On this appeal, petitioners contend that summary judgment should not have been granted due to the existence of material issues of fact regarding whether respondents have the authority to enforce the terms of the order, given the test results showing that the facility’s site does not contain hazardous wastes. We disagree.

Under the doctrine of the law of the case, upon remittal, the issues in a case previously decided in the context of an appellate court review are conclusive (see, e.g., Matter of Acres Stor. Co. v Chu, 144 AD2d 758, 759, appeal dismissed 73 NY2d 914). Accordingly, after this Court’s CPLR article 78 review of the instant matter, which resulted in conflrmance of the finding that petitioners were guilty of various violations of 6 NYCRR part 360 (see, 182 AD2d 937, 939, supra), that determination was no longer subject to challenge (see, State of New York v Barone, 74 NY2d 332, 337).

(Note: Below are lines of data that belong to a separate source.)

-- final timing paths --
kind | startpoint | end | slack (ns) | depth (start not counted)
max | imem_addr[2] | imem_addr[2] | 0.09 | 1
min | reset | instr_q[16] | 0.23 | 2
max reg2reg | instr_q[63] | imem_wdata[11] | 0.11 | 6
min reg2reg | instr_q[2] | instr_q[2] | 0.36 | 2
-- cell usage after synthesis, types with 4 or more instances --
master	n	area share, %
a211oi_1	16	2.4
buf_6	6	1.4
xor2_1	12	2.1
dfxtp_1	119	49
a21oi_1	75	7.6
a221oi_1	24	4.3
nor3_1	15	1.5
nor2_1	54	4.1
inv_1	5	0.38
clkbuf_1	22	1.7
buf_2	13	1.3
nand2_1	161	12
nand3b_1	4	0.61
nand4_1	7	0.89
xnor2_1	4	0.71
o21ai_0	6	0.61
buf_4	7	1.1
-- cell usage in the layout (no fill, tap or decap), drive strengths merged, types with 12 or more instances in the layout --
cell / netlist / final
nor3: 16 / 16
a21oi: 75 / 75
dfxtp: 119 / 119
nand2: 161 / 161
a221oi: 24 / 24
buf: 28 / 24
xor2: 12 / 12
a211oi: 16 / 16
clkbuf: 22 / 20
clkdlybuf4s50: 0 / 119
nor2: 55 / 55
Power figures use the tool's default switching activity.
`src/rtl/branch_pred_pkg.sv`:
```
// branch_pred_pkg: shared 2-bit predictor counter type and its saturating update.
package branch_pred_pkg;

    typedef enum logic [1:0] {SNT, WNT, WT, ST} pred_counter_t;

    function automatic pred_counter_t sat_update(pred_counter_t c, logic taken);
        return taken ? (c == ST  ? ST  : pred_counter_t'(c + 2'd1))
                     : (c == SNT ? SNT : pred_counter_t'(c - 2'd1));
    endfunction

endpackage

```
`src/rtl/branch_target_buffer.sv`:
```
// branch_target_buffer: flop-array BTB with an async fetch read port and an execute read-modify-write port.
module branch_target_buffer
    import branch_pred_pkg::*;
#(
    parameter int ENTRIES    = 16,
    parameter int DATA_WIDTH = 32
) (
    input  logic                  clk,
    input  logic                  rst,
    input  logic [DATA_WIDTH-1:2] rd_pc,
    output logic                  rd_hit,
    output logic [DATA_WIDTH-1:0] rd_target,
    output pred_counter_t         rd_counter,
    input  logic [DATA_WIDTH-1:2] ex_pc,
    output logic                  ex_hit,
    output logic [DATA_WIDTH-1:0] ex_target,
    output pred_counter_t         ex_counter,
    input  logic                  wr_en,
    input  logic [DATA_WIDTH-1:0] wr_target,
    input  pred_counter_t         wr_counter
);
    localparam int IDX = $clog2(ENTRIES);

    logic                       valid   [ENTRIES];
    logic [DATA_WIDTH-1:IDX+2]  tag     [ENTRIES];
    logic [DATA_WIDTH-1:0]      target  [ENTRIES];
    pred_counter_t              counter [ENTRIES];
    logic [IDX-1:0]             rd_idx;
    logic [IDX-1:0]             ex_idx;

    assign rd_idx     = rd_pc[IDX+1:2];
    assign ex_idx     = ex_pc[IDX+1:2];
    assign rd_hit     = valid[rd_idx] && tag[rd_idx] == rd_pc[DATA_WIDTH-1:IDX+2];
    assign rd_target  = target[rd_idx];
    assign rd_counter = counter[rd_idx];
    assign ex_hit     = valid[ex_idx] && tag[ex_idx] == ex_pc[DATA_WIDTH-1:IDX+2];
    assign ex_target  = target[ex_idx];
    assign ex_counter = counter[ex_idx];

    always_ff @(posedge clk or posedge rst) begin
        if (rst) begin
            for (int i = 0; i < ENTRIES; i++) begin
                valid[i]   <= 1'b0;
                tag[i]     <= '0;
                target[i]  <= '0;
                counter[i] <= WNT;
            end
        end else if (wr_en) begin
            valid[ex_idx]   <= 1'b1;
            tag[ex_idx]     <= ex_pc[DATA_WIDTH-1:IDX+2];
            target[ex_idx]  <= wr_target;
            counter[ex_idx] <= wr_counter;
        end
    end

endmodule

```
`src/rtl/branch_predictor.sv`:
```
// branch_predictor: fetch-stage taken/target prediction trained by execute-stage branch resolution.
module branch_predictor
    import branch_pred_pkg::*;
#(
    parameter int ENTRIES    = 16,
    parameter int DATA_WIDTH = 32
) (
    input  logic                  clk,
    input  logic                  rst,
    input  logic [DATA_WIDTH-1:0] PCF,
    output logic                  PredictTakenF,
    output logic [DATA_WIDTH-1:0] PredictTargetF,
    input  logic                  UpdateE,
    input  logic                  IsJumpE,
    input  logic [DATA_WIDTH-1:0] PCE,
    input  logic                  TakenE,
    input  logic [DATA_WIDTH-1:0] TargetE,
    input  logic                  PredTakenE,
    input  logic [DATA_WIDTH-1:0] PredTargetE,
    output logic                  MispredictE,
    output logic [DATA_WIDTH-1:0] RecoverPCE,
    output logic [31:0]           BranchCount,
    output logic [31:0]           MispredictCount
);
    logic                  rd_hit;
    logic                  ex_hit;
    logic                  wr_en;
    logic [DATA_WIDTH-1:0] rd_target;
    logic [DATA_WIDTH-1:0] ex_target;
    logic [DATA_WIDTH-1:0] wr_target;
    pred_counter_t         rd_counter;
    pred_counter_t         ex_counter;
    pred_counter_t         wr_counter;

    branch_target_buffer #(.ENTRIES(ENTRIES), .DATA_WIDTH(DATA_WIDTH)) u_btb (
        .clk       (clk),
        .rst       (rst),
        .rd_pc     (PCF[DATA_WIDTH-1:2]),
        .rd_hit    (rd_hit),
        .rd_target (rd_target),
        .rd_counter(rd_counter),
        .ex_pc     (PCE[DATA_WIDTH-1:2]),
        .ex_hit    (ex_hit),
        .ex_target (ex_target),
        .ex_counter(ex_counter),
        .wr_en     (wr_en),
        .wr_target (wr_target),
        .wr_counter(wr_counter)
    );

    assign PredictTakenF  = rd_hit && (rd_counter == WT || rd_counter == ST);
    assign PredictTargetF = PredictTakenF ? rd_target : PCF + DATA_WIDTH'(4);
    assign MispredictE    = UpdateE && ((PredTakenE != TakenE) ||
                            (TakenE && PredTakenE && PredTargetE != TargetE));
    assign RecoverPCE     = TakenE ? TargetE : PCE + DATA_WIDTH'(4);

    // Not-taken misses never allocate; hits keep their target unless taken.
    always_comb begin
        wr_en      = UpdateE && (ex_hit || TakenE);
        wr_target  = TakenE ? TargetE : ex_target;
        wr_counter = IsJumpE ? ST : ex_hit ? sat_update(ex_counter, TakenE) : WT;
    end

    always_ff @(posedge clk or posedge rst) begin
        if (rst) begin
            BranchCount     <= '0;
            MispredictCount <= '0;
        end else if (UpdateE) begin
            if (BranchCount != '1)
                BranchCount <= BranchCount + 32'd1;
            if (MispredictE && MispredictCount != '1)
                MispredictCount <= MispredictCount + 32'd1;
        end
    end

endmodule

```
File: config.mk
export PLATFORM = sky130hd
export DESIGN_NAME = skid_buffer
export DESIGN_NICKNAME = d
export VERILOG_FILES = /design/src/rtl/skid_buffer.sv
export SDC_FILE = /design/constraint.sdc
export NUM_CORES = 1
export LEC_CHECK = 0
export BUFFER_PORTS_ARGS = -buffer_cell sky130_fd_sc_hd__buf_2
export CORE_MARGIN = 1
export CORE_UTILIZATION = 47
export DETAILED_ROUTE_END_ITERATION = 7
export PLACE_DENSITY = 0.75
export SETUP_SLACK_MARGIN = 0.5
export SYNTH_ARGS = -nofsm -noshare
export SYNTH_HDL_FRONTEND = slang
export SYNTH_SLANG_ARGS = --single-unit
File: constraint.sdc
create_clock -name clk -period 1.2 [get_ports clk]
set_input_delay 0.12 -clock clk [delete_from_list [all_inputs] [get_ports clk]]
set_output_delay 0.12 -clock clk [all_outputs]
set_load 0.02 [all_outputs]
File: src/rtl/skid_buffer.sv
// skid_buffer: two-entry valid/ready pipeline stage with fully registered
// handshake outputs. A main register feeds out_data; a skid register catches
// the one extra word accepted in the cycle downstream stalls, so in_ready
// never depends combinationally on out_ready.
//
// Ports:
//   clk        - single clock, rising edge
//   rst_n      - asynchronous active-low reset
//   in_valid   - upstream offers in_data
//   in_ready   - buffer can accept a word (registered)
//   in_data    - upstream payload, WIDTH bits
//   out_valid  - out_data holds a valid word (registered)
//   out_ready  - downstream accepts
//   out_data   - downstream payload (registered)
//   xfer_count - 16-bit wrapping count of completed output transfers
//
// Optional: define SKID_BUFFER_FORMAL_CHECKS_EN to embed formal assertions.
module skid_buffer #(
  parameter int unsigned WIDTH = 8
) (
  input  logic             clk,
  input  logic             rst_n,
  input  logic             in_valid,
  output logic             in_ready,
  input  logic [WIDTH-1:0] in_data,
  output logic             out_valid,
  input  logic             out_ready,
  output logic [WIDTH-1:0] out_data,
  output logic [15:0]      xfer_count
);

  localparam int unsigned CNT_W = 16;

  typedef enum logic [1:0] {
    EMPTY = 2'd0,
    ONE   = 2'd1,
    FULL  = 2'd2
  } state_e;

  state_e           state_q, state_d;
  logic [WIDTH-1:0] main_q, main_d;
  logic [WIDTH-1:0] skid_q, skid_d;
  logic             out_valid_q, out_valid_d;
  logic             in_ready_q, in_ready_d;
  logic [CNT_W-1:0] xfer_q, xfer_d;
  logic             push_c, pop_c;

  // Handshakes qualified by the registered flags.
  assign push_c = in_valid && in_ready_q;
  assign pop_c  = out_valid_q && out_ready;

  // Next-state, datapath and registered-flag computation.
  always_comb begin
    state_d = state_q;
    main_d  = main_q;
    skid_d  = skid_q;
    xfer_d  = xfer_q;

    if (pop_c) begin
      xfer_d = xfer_q + CNT_W'(1);
    end

    case (state_q)
      EMPTY: begin
        if (push_c) begin
          state_d = ONE;
          main_d  = in_data;
        end
      end
      ONE: begin
        if (push_c && pop_c) begin
          main_d = in_data;
        end else if (pop_c) begin
          state_d = EMPTY;
        end else if (push_c) begin
          state_d = FULL;
          skid_d  = in_data;
        end
      end
      FULL: begin
        if (pop_c) begin
          state_d = ONE;
          main_d  = skid_q;
        end
      end
      default: begin
        state_d = EMPTY;
      end
    endcase

    // Flags derive from the next state so they are flops, not decode.
    out_valid_d = (state_d != EMPTY);
    in_ready_d  = (state_d != FULL);
  end

  // State and datapath registers; in_ready stays low until the first edge.
  always_ff @(posedge clk or negedge rst_n) begin
    if (!rst_n) begin
      state_q     <= EMPTY;
      main_q      <= '0;
      skid_q      <= '0;
      out_valid_q <= 1'b0;
      in_ready_q  <= 1'b0;
      xfer_q      <= '0;
    end else begin
      state_q     <= state_d;
      main_q      <= main_d;
      skid_q      <= skid_d;
      out_valid_q <= out_valid_d;
      in_ready_q  <= in_ready_d;
      xfer_q      <= xfer_d;
    end
  end

  assign in_ready   = in_ready_q;
  assign out_valid  = out_valid_q;
  assign out_data   = main_q;
  assign xfer_count = xfer_q;

`ifdef SKID_BUFFER_FORMAL_CHECKS_EN
`ifndef SYNTHESIS
  // Marks that one edge has passed since reset, when in_ready becomes live.
  logic init_done_q;
  always_ff @(posedge clk or negedge rst_n) begin
    if (!rst_n) begin
      init_done_q <= 1'b0;
    end else begin
      init_done_q <= 1'b1;
    end
  end

  a_out_stable: assert property (@(posedge clk) disable iff (!rst_n)
    (out_valid_q && !out_ready) |=> (out_valid_q && $stable(main_q)));

  a_no_full_push: assert property (@(posedge clk) disable iff (!rst_n)
    (state_q == FULL) |-> !push_c);

  a_state_legal: assert property (@(posedge clk) disable iff (!rst_n)
    (state_q inside {EMPTY, ONE, FULL}));

  a_ready_match: assert property (@(posedge clk) disable iff (!rst_n)
    init_done_q |-> (in_ready_q == (state_q != FULL)));
`endif
`endif

endmodule

==> results.ini <==
[logic_synthesis]
ys_seq_elements=36
synth-edff-count=0
synth_ff_type=dfrtp_1
syn_nets=149
synthCells=136
yosysSeqAreaShare=0.572
synth.distinct_cells=26
yosys_warnings=0
syn_avg_cell_area_um2=11.6
syn_area_um2=1580
synth-async-reset-ratio=1.00

[power]
seqPwrFrac=0.339
powerDensity_nw_per_um2=2270
sw_frac_of_total=0.373
power.share.combinational=0.536
peakVddDrop_mv=1.70
p_clk_frac=0.124
power_uw=6110
internal-power_uw=3830
p_leak_uw=0.00131
switchingPower_uw=2280

[sta]
hold_viol=36
worst_hold_slack_ns=-0.237
layout_min_cycle_time_ns=1.46
fmax_mhz=683
finalCritPeriodShare=1.22
finalSetupViolCount=36
worst_pin_slew_ns=0.446
maxSlewViolCount=0
clock_skew_ns=0.0246
rsz0062_at_grt=yes
worst_slack_ns=-0.265
slew_headroom=0.703

[worst_setup_path]
cp.required_ns=1.45
critPathMaxFanout=3
worstPathArrival_ns=1.71
cp-end-kind=flip-flop
critPathKind=reg -> reg
r2r_slack_ns=-0.26
start_kind=flip-flop

[floorplan]
die_w_um=59.9
io_pins=38
initial_core_util=0.504
die_h_um=59.9
die-area_um2=3590
rows=20
core-area_um2=3130

[routing]
first_pass_iters=4
drt-initial-drc-count=82
via_per_inst=5.26
vias=1477
drt_wl_total_mm=4.85
ant_nets=0
drc=0
wl_per_cell_um=17.2

[clocking]
insertion_delay_ns=0.37
cts_root_buf=clkbuf_4
numCtsBuffers=5
cts_max_path_buffers=2
cts_sinks=36
htreeDepth=2
cts_tree=done
path_clk_slew_ns=0.13

[layout]
finalNetCount=249
mostFrequentLayoutCell=buf_4
final_area_um2=2690
area_delta_synth_final_pct=70.7
drive_gt1_frac=0.654
nFillCells=145
layout_common_cells=44 x buf_4, 41 x buf_6, 24 x dfrtp_1
diodes=0

[grt]
grt_overflow=0
antenna_found_initial=0
grt_max_degree=37
first_global_vias=1482
grt_pass1_wl_mm=6.93
grt_usage=0.272

[place]
dpl.hpwl_mm=2.51
portBuffers=37
gp_congestion=0.781
placed_area_um2=2060

[job]
cap_violations=0

[outcome]
violations=negative hold slack, negative setup slack
outcome=finished with violations

[hold_path]
hold_class=in -> async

Finally, we find the decision of the Appellate Division, Second Department, in Matter of Steck v Jorling (219 AD2d 727) to be inapposite to the instant matter inasmuch as that decision relates to a wood recycling operation on petitioners’ property that is separate from the solid waste disposal operation at issue here.

White, Casey, Peters and Spain, JJ, concur. Ordered that the order is affirmed, without costs.